Although only a little bit. I've finally gotten fed up enough with the post-two-babies wubby (that's a real word) belly to commit to getting rid of it. I've been trying to introduce more vegetarian meals to the family anyway, and I've never really been a meat person. Hold in your dirty jokes. I don't really go for steak or pork or even chicken that much anymore, but I cannot be a normal functioning member of society that doesn't routinely stab people without chocolate. Cue all the amazing vegan blogs out there that have dessert recipes without added sugar and some even include vegetables. THANK YOU INTERNET.
I've also made friends with this bitch
I love to run but it is hard on your knees, and only really tones your legs. So I alternate running days with Jillian. It's only 20 minutes and it is crazy intense. I also have her 6 Week Sixpack DVD and it is KILLAH. Her voice does grate on my nerves after a while so I've been muting her and laughing when she starts yelling into the camera. I can't hear you, Jillian.

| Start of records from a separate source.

==> config.mk <==
export PLATFORM = sky130hd
export DESIGN_NAME = reg_ctrl_seq_flat
export DESIGN_NICKNAME = d
export VERILOG_FILES = /design/src/rtl/reg_ctrl_seq_pkg.sv /design/src/rtl/reg_ctrl_seq_if.sv /design/src/rtl/reg_ctrl_seq_instr_decoder.sv /design/src/rtl/reg_ctrl_seq.sv /design/src/flat_wrapper.sv
export SDC_FILE = /design/constraint.sdc
export NUM_CORES = 1
export LEC_CHECK = 0
export CAP_MARGIN = 0
export CELL_PAD_IN_SITES_DETAIL_PLACEMENT = 0
export CELL_PAD_IN_SITES_GLOBAL_PLACEMENT = 2
export CORE_MARGIN = 2
export CORE_UTILIZATION = 27
export CTS_CLUSTER_DIAMETER = 120
export DETAILED_ROUTE_END_ITERATION = 16
export GPL_ROUTABILITY_DRIVEN = 0
export PLACE_DENSITY = 0.9
export SKIP_CTS_REPAIR_TIMING = 1
export SYNTH_ARGS = -nofsm -noshare
export SYNTH_HDL_FRONTEND = slang
export SYNTH_SLANG_ARGS = --single-unit
==> constraint.sdc <==
create_clock -name clk -period 3.1 [get_ports clk]
set_clock_uncertainty 0.1 [all_clocks]
set_input_delay 0.31 -clock clk [delete_from_list [all_inputs] [get_ports clk]]
set_output_delay 0.31 -clock clk [all_outputs]
set_load 0.02 [all_outputs]
==> src/rtl/reg_ctrl_seq_pkg.sv <==
// Shared definitions for the register-file control sequencer: widths, opcodes,
// ALU operation codes, FSM state encoding and the decoded-instruction record.
package reg_ctrl_seq_pkg;

    localparam int unsigned DW   = 8;
    localparam int unsigned IW   = 16;
    localparam int unsigned NREG = 16;
    localparam int unsigned SW   = $clog2(NREG);

    localparam logic [3:0] OP_NOP  = 4'h0;
    localparam logic [3:0] OP_LDI  = 4'h1;
    localparam logic [3:0] OP_MOV  = 4'h2;
    localparam logic [3:0] OP_ADD  = 4'h3;
    localparam logic [3:0] OP_SUB  = 4'h4;
    localparam logic [3:0] OP_AND  = 4'h5;
    localparam logic [3:0] OP_OR   = 4'h6;
    localparam logic [3:0] OP_XOR  = 4'h7;
    localparam logic [3:0] OP_INC  = 4'h8;
    localparam logic [3:0] OP_DEC  = 4'h9;
    localparam logic [3:0] OP_HALT = 4'hF;

    localparam logic [2:0] ALU_ADD = 3'd0;
    localparam logic [2:0] ALU_SUB = 3'd1;
    localparam logic [2:0] ALU_AND = 3'd2;
    localparam logic [2:0] ALU_OR  = 3'd3;
    localparam logic [2:0] ALU_XOR = 3'd4;

    typedef enum logic [2:0] {
        StFetch,
        StDecode,
        StExec,
        StWrite,
        StHalt
    } state_e;

    typedef enum logic [2:0] {
        ClsNop,
        ClsLdi,
        ClsMov,
        ClsAlu,
        ClsInc,
        ClsDec,
        ClsHalt,
        ClsIllegal
    } instr_class_e;

    typedef struct packed {
        logic [SW-1:0] rd;
        logic [SW-1:0] rs;
        logic [DW-1:0] imm;
        logic [2:0]    alu_op;
        instr_class_e  cls;
        logic          legal;
    } dec_t;

endpackage

==> src/rtl/reg_ctrl_seq_if.sv <==
// Bus bundle between the sequencer and its environment: instruction fetch
// handshake, register-file controls/read-back and the external ALU.
//   master : the sequencer side (accepts instructions, drives register file/ALU op)
//   slave  : the environment side (instruction source, register file, ALU)
interface reg_ctrl_seq_if;
    import reg_ctrl_seq_pkg::*;

    logic          instr_valid;
    logic [IW-1:0] instr_data;
    logic          instr_ready;
    logic [SW-1:0] rf_in_select;
    logic [SW-1:0] rf_outb_select;
    logic [DW-1:0] rf_in;
    logic          rf_write_en;
    logic          rf_inc;
    logic          rf_dec;
    logic [DW-1:0] rf_outa;
    logic [DW-1:0] rf_outb;
    logic [2:0]    alu_op;
    logic [DW-1:0] alu_result;

    modport master (
        input  instr_valid, instr_data, rf_outa, rf_outb, alu_result,
        output instr_ready, rf_in_select, rf_outb_select, rf_in,
               rf_write_en, rf_inc, rf_dec, alu_op
    );

    modport slave (
        output instr_valid, instr_data, rf_outa, rf_outb, alu_result,
        input  instr_ready, rf_in_select, rf_outb_select, rf_in,
               rf_write_en, rf_inc, rf_dec, alu_op
    );

endinterface

==> src/rtl/reg_ctrl_seq_instr_decoder.sv <==
// Combinational instruction decoder.
//   instr_i : 16-bit instruction {opcode, rd, rs, imm8} (rs and imm8 overlap)
//   dec_o   : register fields, immediate, ALU op, instruction class, legal flag
module reg_ctrl_seq_instr_decoder
    import reg_ctrl_seq_pkg::*;
(
    input  logic [IW-1:0] instr_i,
    output dec_t          dec_o
);

    logic [3:0] opcode;
    assign opcode = instr_i[15:12];

    always_comb begin
        dec_o.rd     = instr_i[11:8];
        dec_o.rs     = instr_i[7:4];
        dec_o.imm    = instr_i[7:0];
        dec_o.alu_op = ALU_ADD;
        dec_o.cls    = ClsIllegal;
        dec_o.legal  = 1'b1;
        unique case (opcode)
            OP_NOP:  dec_o.cls = ClsNop;
            OP_LDI:  dec_o.cls = ClsLdi;
            OP_MOV:  dec_o.cls = ClsMov;
            OP_ADD, OP_SUB, OP_AND, OP_OR, OP_XOR: begin
                dec_o.cls    = ClsAlu;
                // ALU codes follow the opcode order starting at ADD.
                dec_o.alu_op = 3'(opcode - OP_ADD);
            end
            OP_INC:  dec_o.cls = ClsInc;
            OP_DEC:  dec_o.cls = ClsDec;
            OP_HALT: dec_o.cls = ClsHalt;
            default: dec_o.legal = 1'b0;
        endcase
    end

endmodule

==> src/rtl/reg_ctrl_seq.sv <==
// Control sequencer in front of the 16x8 register file. Fetches one instruction
// at a time, decodes it, and drives register-file selects/strobes and the ALU op.
//   clk, rst_n : clock, asynchronous active-low reset
//   bus        : fetch handshake, register-file and ALU signals (master side)
//   busy       : high while an instruction is in flight (not FETCH, not HALT)
//   halted     : high once a HALT has executed; cleared only by reset
//   illegal    : one-cycle pulse on undefined opcode or out-of-range pair index
module reg_ctrl_seq
    import reg_ctrl_seq_pkg::*;
(
    input  logic           clk,
    input  logic           rst_n,
    reg_ctrl_seq_if.master bus,
    output logic           busy,
    output logic           halted,
    output logic           illegal
);

    state_e        state_q, state_d;
    logic [IW-1:0] instr_q, instr_d;
    logic [DW-1:0] wb_q, wb_d;
    dec_t          dcd;

    reg_ctrl_seq_instr_decoder u_decoder (
        .instr_i (instr_q),
        .dec_o   (dcd)
    );

    always_ff @(posedge clk or negedge rst_n) begin
        if (!rst_n) begin
            state_q <= StFetch;
            instr_q <= '0;
            wb_q    <= '0;
        end else begin
            state_q <= state_d;
            instr_q <= instr_d;
            wb_q    <= wb_d;
        end
    end

    always_comb begin
        state_d = state_q;
        instr_d = instr_q;
        wb_d    = wb_q;

        // Selects and ALU op come straight from the latched instruction, so they
        // stay stable from DECODE until the next accept. The reset-time latched
        // value of zero decodes to NOP with all fields zero.
        bus.rf_in_select   = dcd.rd;
        bus.rf_outb_select = (dcd.cls == ClsInc || dcd.cls == ClsDec) ?
                             {1'b0, dcd.rd[SW-2:0]} : dcd.rs;
        bus.alu_op         = dcd.alu_op;
        bus.rf_in          = wb_q;

        bus.instr_ready = 1'b0;
        bus.rf_write_en = 1'b0;
        bus.rf_inc      = 1'b0;
        bus.rf_dec      = 1'b0;
        busy            = 1'b1;
        halted          = 1'b0;
        illegal         = 1'b0;

        unique case (state_q)
            StFetch: begin
                bus.instr_ready = 1'b1;
                busy            = 1'b0;
                if (bus.instr_valid) begin
                    instr_d = bus.instr_data;
                    state_d = StDecode;
                end
            end
            StDecode: begin
                unique case (dcd.cls)
                    ClsNop: state_d = StFetch;
                    ClsLdi: begin
                        wb_d    = dcd.imm;
                        state_d = StWrite;
                    end
                    ClsMov: begin
                        wb_d    = bus.rf_outb;
                        state_d = StWrite;
                    end
                    ClsAlu, ClsInc, ClsDec: state_d = StExec;
                    ClsHalt: state_d = StHalt;
                    default: begin
                        illegal = 1'b0 | !dcd.legal | (dcd.cls == ClsIllegal);
                        state_d = StFetch;
                    end
                endcase
            end
            StExec: begin
                if (dcd.cls == ClsAlu) begin
                    wb_d    = bus.alu_result;
                    state_d = StWrite;
                end else begin
                    // Only pairs 0..7 exist; rd[3] set means no such pair.
                    if (dcd.rd[SW-1]) begin
                        illegal = 1'b1;
                    end else if (dcd.cls == ClsInc) begin
                        bus.rf_inc = 1'b1;
                    end else begin
                        bus.rf_dec = 1'b1;
                    end
                    state_d = StFetch;
                end
            end
            StWrite: begin
                bus.rf_write_en = 1'b1;
                state_d         = StFetch;
            end
            StHalt: begin
                busy   = 1'b0;
                halted = 1'b1;
            end
            default: state_d = StFetch;
        endcase
    end

endmodule
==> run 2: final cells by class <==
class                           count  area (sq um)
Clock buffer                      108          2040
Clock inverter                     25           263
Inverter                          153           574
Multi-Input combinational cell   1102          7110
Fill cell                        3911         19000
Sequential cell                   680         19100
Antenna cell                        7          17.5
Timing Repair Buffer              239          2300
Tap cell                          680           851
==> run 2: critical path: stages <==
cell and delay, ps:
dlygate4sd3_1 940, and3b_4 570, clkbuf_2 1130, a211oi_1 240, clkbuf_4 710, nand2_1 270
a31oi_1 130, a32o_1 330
## config.mk

```make
export PLATFORM = sky130hd
export DESIGN_NAME = ifu_fetch_ctrl
export DESIGN_NICKNAME = d
export VERILOG_FILES = /design/src/rtl/ifu_fetch_ctrl.sv
export SDC_FILE = /design/constraint.sdc
export NUM_CORES = 1
export LEC_CHECK = 0
export CORE_ASPECT_RATIO = 1.1
export CORE_UTILIZATION = 41
export DETAILED_ROUTE_END_ITERATION = 12
export PLACE_DENSITY = 0.77
export SYNTH_ARGS = -nofsm -noshare
export SYNTH_HDL_FRONTEND = slang
export SYNTH_SLANG_ARGS = --single-unit
```

## constraint.sdc

```tcl
create_clock -name clk -period 2.4 [get_ports clk]
set_input_delay 0.36 -clock clk [delete_from_list [all_inputs] [get_ports clk]]
set_output_delay 0.36 -clock clk [all_outputs]
set_load 0.02 [all_outputs]
```
$ cat src/rtl/store_buf.sv
// Posted store buffer: aligns core stores into 64-bit lane data plus byte mask
// and drains them in order to memory. Define STORE_BUF_FWD_EN to enable ld_hit.
module store_buf #(
  parameter int DEPTH = 4,
  parameter int AW    = 64,
  parameter int DW    = 64
) (
  input  logic          clk,
  input  logic          rst,
  input  logic          st_valid,
  output logic          st_ready,
  input  logic [AW-1:0] st_addr,
  input  logic [DW-1:0] st_data,
  input  logic [1:0]    st_size,
  output logic          mem_wvalid,
  input  logic          mem_wready,
  output logic [AW-1:0] mem_waddr,
  output logic [DW-1:0] mem_wdata,
  output logic [7:0]    mem_wmask,
  output logic [$clog2(DEPTH):0] count,
  output logic          idle,
  output logic          misalign_err,
  input  logic [AW-1:0] ld_addr,
  output logic          ld_hit
);

  localparam int PW = $clog2(DEPTH);
  localparam int CW = PW + 1;

  function automatic logic [7:0] raw_mask(input logic [1:0] size);
    logic [7:0] m;
    case (size)
      2'd0:    m = 8'h01;
      2'd1:    m = 8'h03;
      2'd2:    m = 8'h0F;
      default: m = 8'hFF;
    endcase
    return m;
  endfunction

  // Expands the byte mask to bits so bytes above the store size read as zero.
  function automatic logic [DW-1:0] size_data(input logic [DW-1:0] d,
                                               input logic [1:0]    size);
    logic [7:0]    m;
    logic [DW-1:0] bm;
    m  = raw_mask(size);
    bm = '0;
    for (int b = 0; b < 8; b++) bm[8*b +: 8] = {8{m[b]}};
    return d & bm;
  endfunction

  function automatic logic is_misaligned(input logic [1:0] size,
                                         input logic [2:0] off);
    logic r;
    case (size)
      2'd0:    r = 1'b0;
      2'd1:    r = off[0];
      2'd2:    r = |off[1:0];
      default: r = |off;
    endcase
    return r;
  endfunction

  logic [AW-4:0] addr_mem [DEPTH];
  logic [DW-1:0] data_mem [DEPTH];
  logic [7:0]    mask_mem [DEPTH];

  logic [PW-1:0] wr_ptr, rd_ptr;
  logic [2:0]    off_p0;
  logic          mis_p0;
  logic [7:0]    mask_p0;
  logic [DW-1:0] data_p0;
  logic          hs_p0, push_p0, pop;

  // Stage p0: combinational alignment of the incoming request
  assign off_p0  = st_addr[2:0];
  assign mis_p0  = is_misaligned(st_size, off_p0);
  assign mask_p0 = raw_mask(st_size) << off_p0;
  assign data_p0 = size_data(st_data, st_size) << {off_p0, 3'b000};

  assign st_ready   = (count != CW'(DEPTH));
  assign hs_p0      = st_valid && st_ready;
  assign push_p0    = hs_p0 && !mis_p0;
  assign mem_wvalid = (count != '0);
  assign pop        = mem_wvalid && mem_wready;
  assign idle       = (count == '0);

  always_ff @(posedge clk or posedge rst) begin
    if (rst) begin
      wr_ptr       <= '0;
      rd_ptr       <= '0;
      count        <= '0;
      misalign_err <= 1'b0;
    end else begin
      if (push_p0) wr_ptr <= wr_ptr + 1'b1;
      if (pop)     rd_ptr <= rd_ptr + 1'b1;
      case ({push_p0, pop})
        2'b10:   count <= count + 1'b1;
        2'b01:   count <= count - 1'b1;
        default: count <= count;
      endcase
      if (hs_p0 && mis_p0) misalign_err <= 1'b1;
    end
  end

  // Stage p1: entry storage, deliberately left out of reset
  always_ff @(posedge clk) begin
    if (push_p0) begin
      addr_mem[wr_ptr] <= st_addr[AW-1:3];
      data_mem[wr_ptr] <= data_p0;
      mask_mem[wr_ptr] <= mask_p0;
    end
  end

  assign mem_waddr = {addr_mem[rd_ptr], 3'b000};
  assign mem_wdata = data_mem[rd_ptr];
  assign mem_wmask = mask_mem[rd_ptr];

`ifdef STORE_BUF_FWD_EN
  logic [PW-1:0] rel [DEPTH];
  logic [DEPTH-1:0] hit_vec;
  logic unused_ld_low;
  assign unused_ld_low = ^ld_addr[2:0];

  // An entry is occupied when its distance from the head is below count.
  always_comb begin
    hit_vec = '0;
    for (int i = 0; i < DEPTH; i++) begin
      rel[i]     = PW'(i) - rd_ptr;
      hit_vec[i] = ({1'b0, rel[i]} < count) && (addr_mem[i] == ld_addr[AW-1:3]);
    end
  end
  assign ld_hit = |hit_vec;
`else
  logic unused_ld_addr;
  assign unused_ld_addr = ^ld_addr;
  assign ld_hit = 1'b0;
`endif

endmodule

Last night I set out all my running stuff and remembered to plug in my iPod and everything and went to bed early. And then of course I slept until 7. And rocketed out of bed yelling "OHMYGODeveryoneupwe'rerunninglategahhhhhhhh!!" and hustled through the morning.
The Co-op is a 10 minute walk from my work and we needed the organic apples that don't make me break out in hives, so because I didn't work out this morning I decided to walk there at lunch. And 5 minutes in I realize the super cute pair of shoes I got from that shoe store who's prices make me cringe were rubbing my toes in all the wrong ways. The shoes that were subconsciously convincing me in the store that they would lovingly cradle my feet because I was willing to spend a truckload of money on them. I made it to the Co-op but on the way back was debating calling the Mister to ask him for a ride for the last 3 blocks. Then I remembered - this crappy mini-mall that I'm passing has a Dollar Store in it! Three whole dollars later and I was in bliss.
|Dollar Store flip-flops, crafted by angels. Complete with chipped pedicure and angry red welts left by Nazi-shoes.|
The moral of this story (?) is of course that the Dollar Store rules, expensive shoes lie and Jillian Michaels will yell at you but you can always mute her. Or something like that.